The latest news is that Srijit Mukherjee’s Padatik has been selected for special screening as Indian Panorama Feature Jury Recommends at the 55th International Film Festival of India, which will be held in Goa from Nov 20 to 28. The selection resolves the controversy regarding the film’s initial exclusion allegedly due to its Mrinal Sen association.


What “association”?

The firm belief that Mrinal Sen was a believer in Leftist ideology which goes against the Hindu Right evident from Goa IFFI’s choice of the film on Veer Savarkar as the inaugural film. But no one has ever expressed this in so many words.
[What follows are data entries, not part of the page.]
===== src/hdl/ftlb_pkg.sv =====
// Shared types and constants of the translation buffer.
// No dependencies; compiled before every other file.
package ftlb_pkg;

    localparam int OP_W        = 2;
    localparam int PAGE_W      = 52;
    localparam int FRAME_W     = 40;
    localparam int OCC_W       = 5;
    localparam int CFG_W       = 5;
    localparam int IDX_MAX_W   = 8;   // covers the largest buffer of 256 entries
    localparam int CNT_W       = 9;   // holds any entry count up to 256
    localparam int ENTRIES_DEF = 16;
    localparam int QUEUE_DEPTH = 2;
    localparam int APB_ADDR_W  = 3;
    localparam int APB_DATA_W  = 32;

    localparam logic [CFG_W-1:0] ENTRIES_RESET      = 5'd16;
    localparam logic             REG_ENTRIES_IN_USE = 1'b0;

    typedef enum logic [OP_W-1:0] {
        OP_LOOKUP     = 2'd0,
        OP_INSERT     = 2'd1,
        OP_INVALIDATE = 2'd2
    } t_op;

    // Classified command handed from front to back
    typedef struct packed {
        t_op                  op;
        logic [PAGE_W-1:0]    page;
        logic [FRAME_W-1:0]   frame;
        logic                 hit;
        logic [IDX_MAX_W-1:0] idx;
    } t_cmd;

endpackage


===== src/hdl/ftlb_in_if.sv =====
// Request channel: valid/ready handshake carrying one buffer operation.
// Depends on ftlb_pkg.
interface ftlb_in_if;
    import ftlb_pkg::*;

    logic               valid;
    logic               ready;
    logic [OP_W-1:0]    opcode;
    logic [PAGE_W-1:0]  page_number;
    logic [FRAME_W-1:0] frame_in;

    modport source (output valid, opcode, page_number, frame_in, input ready);
    modport sink   (input valid, opcode, page_number, frame_in, output ready);
endinterface


===== src/hdl/ftlb_out_if.sv =====
// Response channel: valid/ready handshake carrying one result word.
// Depends on ftlb_pkg.
interface ftlb_out_if;
    import ftlb_pkg::*;

    logic               valid;
    logic               ready;
    logic               hit;
    logic [FRAME_W-1:0] frame_out;
    logic [OCC_W-1:0]   occupancy;

    modport source (output valid, hit, frame_out, occupancy, input ready);
    modport sink   (input valid, hit, frame_out, occupancy, output ready);
endinterface


===== src/hdl/ftlb_ram.sv =====
// Generic simple dual-port RAM: one write port, one read port, registered read.
// No dependencies.
module ftlb_ram #(
    parameter int WIDTH = 8,
    parameter int DEPTH = 16,
    parameter int AW    = (DEPTH > 1) ? $clog2(DEPTH) : 1
) (
    input  logic             i_clk,
    input  logic             i_we,
    input  logic [AW-1:0]    i_waddr,
    input  logic [WIDTH-1:0] i_wdata,
    input  logic             i_re,
    input  logic [AW-1:0]    i_raddr,
    output logic [WIDTH-1:0] o_rdata
);
    logic [WIDTH-1:0] r_mem [DEPTH];
    logic [WIDTH-1:0] r_rdata;

    always_ff @(posedge i_clk) begin
        if (i_we) begin
            r_mem[i_waddr] <= i_wdata;
        end
        // hold read data until the next read
        if (i_re) begin
            r_rdata <= r_mem[i_raddr];
        end
    end

    assign o_rdata = r_rdata;
endmodule


===== src/hdl/ftlb_queue.sv =====
// Short command queue between the classifying front and executing back.
// Depends on ftlb_pkg.
module ftlb_queue #(
    parameter int DEPTH = ftlb_pkg::QUEUE_DEPTH
) (
    input  logic          i_clk,
    input  logic          i_rst_n,
    input  logic          i_push,
    input  ftlb_pkg::t_cmd i_cmd,
    input  logic          i_pop,
    output ftlb_pkg::t_cmd o_head,
    output logic          o_empty
);
    import ftlb_pkg::*;

    localparam int AW = (DEPTH > 1) ? $clog2(DEPTH) : 1;
    localparam int CW = $clog2(DEPTH + 1);

    t_cmd            r_mem [DEPTH];
    logic [AW-1:0]   r_wr, r_rd, n_wr, n_rd;
    logic [CW-1:0]   r_count, n_count;
    logic            w_full, w_push, w_pop;

    assign o_empty = (r_count == '0);
    assign w_full  = (r_count == CW'(DEPTH));
    assign w_push  = i_push && !w_full;
    assign w_pop   = i_pop && !o_empty;
    assign o_head  = r_mem[r_rd];

    always_comb begin
        n_wr    = r_wr;
        n_rd    = r_rd;
        n_count = r_count;
        if (w_push) begin
            n_wr = (r_wr == AW'(DEPTH - 1)) ? '0 : r_wr + 1'b1;
        end
        if (w_pop) begin
            n_rd = (r_rd == AW'(DEPTH - 1)) ? '0 : r_rd + 1'b1;
        end
        if (w_push && !w_pop) begin
            n_count = r_count + 1'b1;
        end else if (w_pop && !w_push) begin
            n_count = r_count - 1'b1;
        end
    end

    always_ff @(posedge i_clk) begin
        if (!i_rst_n) begin
            r_wr    <= '0;
            r_rd    <= '0;
            r_count <= '0;
        end else begin
            r_wr    <= n_wr;
            r_rd    <= n_rd;
            r_count <= n_count;
        end
    end

    always_ff @(posedge i_clk) begin
        if (w_push) begin
            r_mem[r_wr] <= i_cmd;
        end
    end
endmodule


===== src/hdl/ftlb_front.sv =====
// Front end: accepts a request, compares its page against every entry in use,
// picks the lowest matching slot and pushes a classified command. Uses ftlb_pkg.
module ftlb_front #(
    parameter int ENTRIES = ftlb_pkg::ENTRIES_DEF
) (
    input  logic                       i_clk,
    input  logic                       i_rst_n,
    ftlb_in_if.sink                    i_in,
    input  logic [ftlb_pkg::CFG_W-1:0] i_active,
    input  logic [ENTRIES-1:0]         i_valid,
    input  logic [ftlb_pkg::PAGE_W-1:0] i_tags [ENTRIES],
    input  logic                       i_commit,
    output logic                       o_push,
    output ftlb_pkg::t_cmd             o_cmd
);
    import ftlb_pkg::*;

    logic                 r_busy, n_busy;
    logic                 r_s1_valid, r_s2_valid;
    t_op                  r_s1_op, r_s2_op;
    logic [PAGE_W-1:0]    r_s1_page, r_s2_page;
    logic [FRAME_W-1:0]   r_s1_frame, r_s2_frame;
    logic [ENTRIES-1:0]   r_match, n_match;
    logic                 w_accept;
    logic                 w_hit;
    logic [IDX_MAX_W-1:0] w_idx;

    // one request in flight until the back end commits it
    assign i_in.ready = !r_busy || i_commit;
    assign w_accept   = i_in.valid && i_in.ready;

    always_comb begin
        n_busy = r_busy;
        if (w_accept) begin
            n_busy = 1'b1;
        end else if (i_commit) begin
            n_busy = 1'b0;
        end
    end

    always_comb begin
        for (int i = 0; i < ENTRIES; i++) begin
            n_match[i] = i_valid[i] && (CNT_W'(i) < CNT_W'(i_active))
                         && (i_tags[i] == r_s1_page);
        end
    end

    // lowest matching slot wins
    always_comb begin
        w_hit = 1'b0;
        w_idx = '0;
        for (int i = ENTRIES - 1; i >= 0; i--) begin
            if (r_match[i]) begin
                w_hit = 1'b1;
                w_idx = IDX_MAX_W'(i);
            end
        end
    end

    always_ff @(posedge i_clk) begin
        if (!i_rst_n) begin
            r_busy     <= 1'b0;
            r_s1_valid <= 1'b0;
            r_s2_valid <= 1'b0;
        end else begin
            r_busy     <= n_busy;
            r_s1_valid <= w_accept;
            r_s2_valid <= r_s1_valid;
        end
    end

    always_ff @(posedge i_clk) begin
        if (w_accept) begin
            r_s1_op    <= t_op'(i_in.opcode);
            r_s1_page  <= i_in.page_number;
            r_s1_frame <= i_in.frame_in;
        end
        if (r_s1_valid) begin
            r_s2_op    <= r_s1_op;
            r_s2_page  <= r_s1_page;
            r_s2_frame <= r_s1_frame;
            r_match    <= n_match;
        end
    end

    assign o_push      = r_s2_valid;
    assign o_cmd.op    = r_s2_op;
    assign o_cmd.page  = r_s2_page;
    assign o_cmd.frame = r_s2_frame;
    assign o_cmd.hit   = w_hit;
    assign o_cmd.idx   = w_idx;
endmodule


===== src/hdl/ftlb_back.sv =====
// Back end: pops a command, updates tags, valid bits, pointer and fill count,
// drives the frame RAM and holds the result word. Uses ftlb_pkg, ftlb_ram.
module ftlb_back #(
    parameter int ENTRIES = ftlb_pkg::ENTRIES_DEF
) (
    input  logic                        i_clk,
    input  logic                        i_rst_n,
    input  ftlb_pkg::t_cmd              i_cmd,
    input  logic                        i_empty,
    output logic                        o_pop,
    input  logic [ftlb_pkg::CFG_W-1:0]  i_active,
    output logic [ENTRIES-1:0]          o_valid,
    output logic [ftlb_pkg::PAGE_W-1:0] o_tags [ENTRIES],
    ftlb_out_if.source                  o_out
);
    import ftlb_pkg::*;

    localparam int PW = (ENTRIES > 1) ? $clog2(ENTRIES) : 1;

    logic [PAGE_W-1:0]  r_tags [ENTRIES];
    logic [ENTRIES-1:0] r_valid, n_valid;
    logic [PW-1:0]      r_ptr, n_ptr;
    logic [OCC_W-1:0]   r_fill, n_fill;
    logic               r_out_valid;
    logic               r_out_hit, n_out_hit;
    logic               r_out_sel, n_out_sel;
    logic [OCC_W-1:0]   r_out_occ;
    logic [CNT_W-1:0]   w_ptr_ext, w_n_ext, w_slot_ext, w_next_ext;
    logic [PW-1:0]      w_slot;
    logic [PW-1:0]      w_idx;
    logic               w_enabled;
    logic               w_we, w_re;
    logic [FRAME_W-1:0] w_rdata;

    assign o_pop     = !i_empty && (!r_out_valid || o_out.ready);
    assign w_enabled = (i_active != '0);
    assign w_idx     = i_cmd.idx[PW-1:0];

    // an out-of-range pointer restarts at slot zero
    assign w_ptr_ext  = CNT_W'(r_ptr);
    assign w_n_ext    = CNT_W'(i_active);
    assign w_slot_ext = (w_ptr_ext >= w_n_ext) ? '0 : w_ptr_ext;
    assign w_next_ext = w_slot_ext + 1'b1;
    assign w_slot     = w_slot_ext[PW-1:0];

    always_comb begin
        n_valid   = r_valid;
        n_ptr     = r_ptr;
        n_fill    = r_fill;
        n_out_hit = 1'b0;
        n_out_sel = 1'b0;
        w_we      = 1'b0;
        w_re      = 1'b0;
        if (o_pop && w_enabled) begin
            case (i_cmd.op)
                OP_LOOKUP: begin
                    n_out_hit = i_cmd.hit;
                    n_out_sel = i_cmd.hit;
                    w_re      = i_cmd.hit;
                end
                OP_INSERT: begin
                    w_we            = 1'b1;
                    n_valid[w_slot] = 1'b1;
                    n_ptr = (w_next_ext >= w_n_ext) ? '0 : w_next_ext[PW-1:0];
                    if (r_fill < i_active) begin
                        n_fill = r_fill + 1'b1;
                    end
                end
                OP_INVALIDATE: begin
                    n_out_hit = i_cmd.hit;
                    if (i_cmd.hit) begin
                        n_valid[w_idx] = 1'b0;
                    end
                end
                default: begin
                end
            endcase
        end
    end

    always_ff @(posedge i_clk) begin
        if (!i_rst_n) begin
            r_valid     <= '0;
            r_ptr       <= '0;
            r_fill      <= '0;
            r_out_valid <= 1'b0;
        end else begin
            r_valid <= n_valid;
            r_ptr   <= n_ptr;
            r_fill  <= n_fill;
            if (o_pop) begin
                r_out_valid <= 1'b1;
            end else if (o_out.ready) begin
                r_out_valid <= 1'b0;
            end
        end
    end

    always_ff @(posedge i_clk) begin
        if (w_we) begin
            r_tags[w_slot] <= i_cmd.page;
        end
        if (o_pop) begin
            r_out_hit <= n_out_hit;
            r_out_sel <= n_out_sel;
            r_out_occ <= n_fill;
        end
    end

    ftlb_ram #(
        .WIDTH (FRAME_W),
        .DEPTH (ENTRIES)
    ) u_frame_ram (
        .i_clk   (i_clk),
        .i_we    (w_we),
        .i_waddr (w_slot),
        .i_wdata (i_cmd.frame),
        .i_re    (w_re),
        .i_raddr (w_idx),
        .o_rdata (w_rdata)
    );

    assign o_valid = r_valid;
    assign o_tags  = r_tags;

    assign o_out.valid     = r_out_valid;
    assign o_out.hit       = r_out_hit;
    assign o_out.frame_out = r_out_sel ? w_rdata : '0;
    assign o_out.occupancy = r_out_occ;
endmodule


===== src/hdl/fifo_tlb_core.sv =====
// Top level of the fully associative translation buffer with FIFO replacement.
// Depends on ftlb_pkg, ftlb_in_if, ftlb_out_if, ftlb_front, ftlb_queue, ftlb_back.
//
//  Channel   Dir  Handshake               Word
//  i_in      in   valid/ready             opcode, page_number, frame_in
//  o_out     out  valid/ready             hit, frame_out, occupancy
//  APB       in   psel/penable, pready=1  entries_in_use at byte address 0
//
// A request passes from acceptance to result in steps: its page is compared
// against all entries, the lowest match is picked and the command queued, and the
// back end carries it out and registers the result word.
// The next request is taken in the cycle the back end commits the previous one,
// so a new request is not taken before the previous one has been carried out.
// Reset (synchronous) clears valid bits, pointer and fill count at once.
// A stalled output holds its word; the queue holds the next command meanwhile.
module fifo_tlb_core #(
    parameter int ENTRIES = ftlb_pkg::ENTRIES_DEF
) (
    input  logic                            i_clk,
    input  logic                            i_rst_n,
    ftlb_in_if.sink                         i_in,
    ftlb_out_if.source                      o_out,
    input  logic                            psel,
    input  logic                            penable,
    input  logic                            pwrite,
    input  logic [ftlb_pkg::APB_ADDR_W-1:0] paddr,
    input  logic [ftlb_pkg::APB_DATA_W-1:0] pwdata,
    output logic [ftlb_pkg::APB_DATA_W-1:0] prdata,
    output logic                            pready
);
    import ftlb_pkg::*;

    logic [CFG_W-1:0]   r_entries;
    logic [CFG_W-1:0]   w_active;
    logic               w_reg_sel;
    logic [ENTRIES-1:0] w_valid;
    logic [PAGE_W-1:0]  w_tags [ENTRIES];
    logic               w_push, w_pop, w_empty;
    t_cmd               w_cmd_in, w_cmd_head;

    assign pready    = 1'b1;
    assign w_reg_sel = (paddr[2] == REG_ENTRIES_IN_USE);

    always_ff @(posedge i_clk) begin
        if (!i_rst_n) begin
            r_entries <= ENTRIES_RESET;
        end else if (psel && penable && pwrite && pready && w_reg_sel) begin
            r_entries <= pwdata[CFG_W-1:0];
        end
    end

    assign prdata = w_reg_sel ? APB_DATA_W'(r_entries) : '0;

    // clamp to the physical entry count
    assign w_active = (CNT_W'(r_entries) > CNT_W'(ENTRIES)) ? CFG_W'(ENTRIES) : r_entries;

    ftlb_front #(
        .ENTRIES (ENTRIES)
    ) u_front (
        .i_clk    (i_clk),
        .i_rst_n  (i_rst_n),
        .i_in     (i_in),
        .i_active (w_active),
        .i_valid  (w_valid),
        .i_tags   (w_tags),
        .i_commit (w_pop),
        .o_push   (w_push),
        .o_cmd    (w_cmd_in)
    );

    ftlb_queue #(
        .DEPTH (QUEUE_DEPTH)
    ) u_queue (
        .i_clk   (i_clk),
        .i_rst_n (i_rst_n),
        .i_push  (w_push),
        .i_cmd   (w_cmd_in),
        .i_pop   (w_pop),
        .o_head  (w_cmd_head),
        .o_empty (w_empty)
    );

    ftlb_back #(
        .ENTRIES (ENTRIES)
    ) u_back (
        .i_clk    (i_clk),
        .i_rst_n  (i_rst_n),
        .i_cmd    (w_cmd_head),
        .i_empty  (w_empty),
        .o_pop    (w_pop),
        .i_active (w_active),
        .o_valid  (w_valid),
        .o_tags   (w_tags),
        .o_out    (o_out)
    );
endmodule


===== src/flat_wrapper.sv =====
// flat-port wrapper written by rule: the top's interface ports become plain ports
module fifo_tlb_core_flat import ftlb_pkg::*;
#(
    parameter int ENTRIES = ftlb_pkg::ENTRIES_DEF
)
  (i_clk, i_rst_n, psel, penable, pwrite, paddr, pwdata, prdata, pready, i_in_valid, i_in_opcode, i_in_page_number, i_in_frame_in, i_in_ready, o_out_valid, o_out_hit, o_out_frame_out, o_out_occupancy, o_out_ready);
  ftlb_in_if i_in_i ();
  ftlb_out_if o_out_i ();
  input  logic i_clk;
  input  logic i_rst_n;
  input  logic psel;
  input  logic penable;
  input  logic pwrite;
  input  logic [ftlb_pkg::APB_ADDR_W-1:0] paddr;
  input  logic [ftlb_pkg::APB_DATA_W-1:0] pwdata;
  output logic [ftlb_pkg::APB_DATA_W-1:0] prdata;
  output logic pready;
  input wire logic [$bits(i_in_i.valid)-1:0] i_in_valid;
  input wire logic [$bits(i_in_i.opcode)-1:0] i_in_opcode;
  input wire logic [$bits(i_in_i.page_number)-1:0] i_in_page_number;
  input wire logic [$bits(i_in_i.frame_in)-1:0] i_in_frame_in;
  output wire logic [$bits(i_in_i.ready)-1:0] i_in_ready;
  output wire logic [$bits(o_out_i.valid)-1:0] o_out_valid;
  output wire logic [$bits(o_out_i.hit)-1:0] o_out_hit;
  output wire logic [$bits(o_out_i.frame_out)-1:0] o_out_frame_out;
  output wire logic [$bits(o_out_i.occupancy)-1:0] o_out_occupancy;
  input wire logic [$bits(o_out_i.ready)-1:0] o_out_ready;
  assign i_in_i.valid = i_in_valid;
  assign i_in_i.opcode = i_in_opcode;
  assign i_in_i.page_number = i_in_page_number;
  assign i_in_i.frame_in = i_in_frame_in;
  assign i_in_ready = i_in_i.ready;
  assign o_out_valid = o_out_i.valid;
  assign o_out_hit = o_out_i.hit;
  assign o_out_frame_out = o_out_i.frame_out;
  assign o_out_occupancy = o_out_i.occupancy;
  assign o_out_i.ready = o_out_ready;
  fifo_tlb_core #(.ENTRIES(ENTRIES)) u_core (.i_clk(i_clk), .i_rst_n(i_rst_n), .i_in(i_in_i), .o_out(o_out_i), .psel(psel), .penable(penable), .pwrite(pwrite), .paddr(paddr), .pwdata(pwdata), .prdata(prdata), .pready(pready));
endmodule

===== config.mk =====
export PLATFORM = sky130hd
export DESIGN_NAME = fifo_tlb_core_flat
export DESIGN_NICKNAME = d
export VERILOG_FILES = /design/src/hdl/ftlb_pkg.sv /design/src/hdl/ftlb_in_if.sv /design/src/hdl/ftlb_out_if.sv /design/src/hdl/ftlb_ram.sv /design/src/hdl/ftlb_queue.sv /design/src/hdl/ftlb_front.sv /design/src/hdl/ftlb_back.sv /design/src/hdl/fifo_tlb_core.sv /design/src/flat_wrapper.sv
export SDC_FILE = /design/constraint.sdc
export NUM_CORES = 2
export LEC_CHECK = 0
export ABC_CLOCK_PERIOD_IN_PS = 19540
export BUFFER_PORTS_ARGS = -buffer_cell sky130_fd_sc_hd__buf_2
export CAP_MARGIN = 25
export CELL_PAD_IN_SITES_DETAIL_PLACEMENT = 1
export CELL_PAD_IN_SITES_GLOBAL_PLACEMENT = 1
export CORE_UTILIZATION = 50
export DETAILED_ROUTE_END_ITERATION = 6
export PLACE_DENSITY = 0.78
export SYNTH_ARGS = -nofsm -noshare
export SYNTH_HDL_FRONTEND = slang
export SYNTH_SLANG_ARGS = --single-unit

===== constraint.sdc =====
create_clock -name i_clk -period 19.54 [get_ports i_clk]
set_clock_uncertainty 0.2 [all_clocks]
set_input_delay 0.977 -clock i_clk [delete_from_list [all_inputs] [get_ports i_clk]]
set_output_delay 0.977 -clock i_clk [all_outputs]
set_load 0.01 [all_outputs]

==> flow_summary.json <==
{
  "drt_iter0_markers": 5544,
  "critPathArrivalTime_ns": 5.62,
  "power_density_nw_per_um2": 119.8,
  "io_pins": 217,
  "clk_latency_ns": 0.84,
  "syn_area_per_cell_um2": 18.77,
  "die_area_um2": 153800,
  "slowest_delay_ns": 0.89,
  "finalSetupTns_ns": 0,
  "syn_area_um2": 76140,
  "core_area_um2": 150500,
  "fp.dieH_um": 392.2,
  "vias": 41780,
  "end_kind": "flip-flop",
  "grt-ovfl-total": 0,
  "crit_path_frequent_cell": "buf_4",
  "post-cts-setup-buffers": 0,
  "crit_chain": "buf_4, clkinv_1, nand2_1, ha_1, o21ai_0, o21ai_0, nand2_1, nand3_1, nor4_2, buf_4, buf_4",
  "tightest_slew_ns": 1.294,
  "dp.cells": 6160,
  "post-dp-hpwl_um": 128500,
  "postCtsHoldBufs": 0,
  "layout_commonest_cell": "edfxtp_1",
  "grt_pass1_wl_um": 323900,
  "ys.flop_type": "edfxtp_1",
  "grt_pass1_vias": 43490,
  "synth_edf_count": 1921,
  "min_from": "i_in_page_number[13]",
  "status": "finished clean",
  "register_area_um2": 58470,
  "leakage_nw": 27.72,
  "fin_crit_ns": 5.391,
  "dpl-instance-area_um2": 79650,
  "crit_type": "flip-flop to flip-flop",
  "final_cell_mix": "edfxtp_1 (1921), xor2_1 (457), xnor2_1 (284), clkbuf_16 (195), buf_2 (163)",
  "ir_drop_mv": 0.1024,
  "antenna_found_initial": 20,
  "avgViaCountPerCell": 6.401,
  "wl_um": 234500,
  "cts.clk_slew.worst_paths_ns": 0.06,
  "clock_path_buffers": 3,
  "cts_made_buffers": 193,
  "start_util_pct": 50.59,
  "setup-violations-final": 0,
  "max_freq_ghz": 0.1855,
  "yosysTopAreaCellShare_pct": 75.77,
  "hold_violations": 0,
  "final_util_pct": 57.06,
  "grt_max_degree": 168,
  "synthCells": 4057,
  "area_delta_synth_final_pct": 12.79,
  "grtUsageTotal_pct": 30.50,
  "drc": 0,
  "tritoncts": "built",
  "nNetsFinal": 4494,
  "rsz0062_at_grt": "no",
  "cp_slowest_cell": "buf_4",
  "cts_num_sinks": 1960,
  "cts_root_buffer": "clkbuf_16",
  "multiInputGateArea_um2": 16680,
  "gp_congestion": 0.9396,
  "antenna_left": 0,
  "hold_path_class": "primary input to flip-flop",
  "fin_area_um2": 85870,
  "numPortBuffers": 159,
  "maxCapViolCount": 0,
  "relSlewSlack_pct": 12.94,
  "cts_max_level": 4,
  "die_width_um": 392.2,
  "slew_viol_final": 0,
  "cp_data_required_time_ns": 19.76,
  "critPathLaunchType": "flip-flop",
  "synthTopCellsByArea": "edfxtp_1 (76%), xor2_1 (5.3%), mux4_2 (4.7%)",
  "yosysTopAreaCell": "edfxtp_1",
  "worstPathMaxFanout": 58,
  "yosysUniqueCellTypes": 66,
  "async_reset_ff_share_pct": 0,
  "rows": 142,
  "period_share_pct": 27.59,
  "post_drt_wl_per_cell_um": 35.93,
  "yosys_warnings": 0,
  "drt_first_pass_iters": 6,
  "drive_gt1_share_pct": 18.35,
  "fin_cells": 6527,
  "ys_ff_latch": 1960,
  "nFillCells": 13180,
  "r2r_start": "u_core.r_entries[4]$_SDFFE_PN1P_",
  "critPathLaunch": "u_core.r_entries[4]$_SDFFE_PN1P_",
  "ys_seq_area_share_pct": 76.79,
  "cts_resized": 0
}
-- cells in the mapped netlist, types with 12 or more instances --
cell type and number:
edfxtp_1 1921, xor2_1 457, xnor2_1 284, mux4_2 160
nor4_1 139, nand4_1 103, clkbuf_1 102, mux2_2 96
a22oi_1 87, inv_1 78, nand2_1 73, nor2_1 53
and2_1 44, buf_1 44, dfxtp_1 39, buf_2 36
buf_4 29, o22ai_1 28, nor3_1 22, o21ai_0 21
o2bb2ai_1 19, nand3_1 18, a21oi_1 17, nand2b_1 16
ha_1 15, mux2i_1 13, a221oi_1 12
Whilst discussing the exclusion of ‘Padatik’ from the Indian Panorama and its subsequent inclusion for special screening, Mukherji referenced Prasun Chatterjee’s ‘Dostojee’. The film initially wasn’t included but was subsequently added upon jury recommendation. I’m delighted this occurred with ‘Padatik’ as well,” Mukherji said.


Director Chandraprakash Dwivedi, jury chairperson, said, “Mrinal Sen was and remains an icon of Bharat and an inspiration for countless cinema enthusiasts worldwide who cherished his storytelling and admired his approach to social issues through films. I’m exceedingly pleased to see Padatik at the 55th IFFI through the jury’s collective wisdom and endeavour.”


(The author is a veteran film writer based in Kolkata. Views personal.)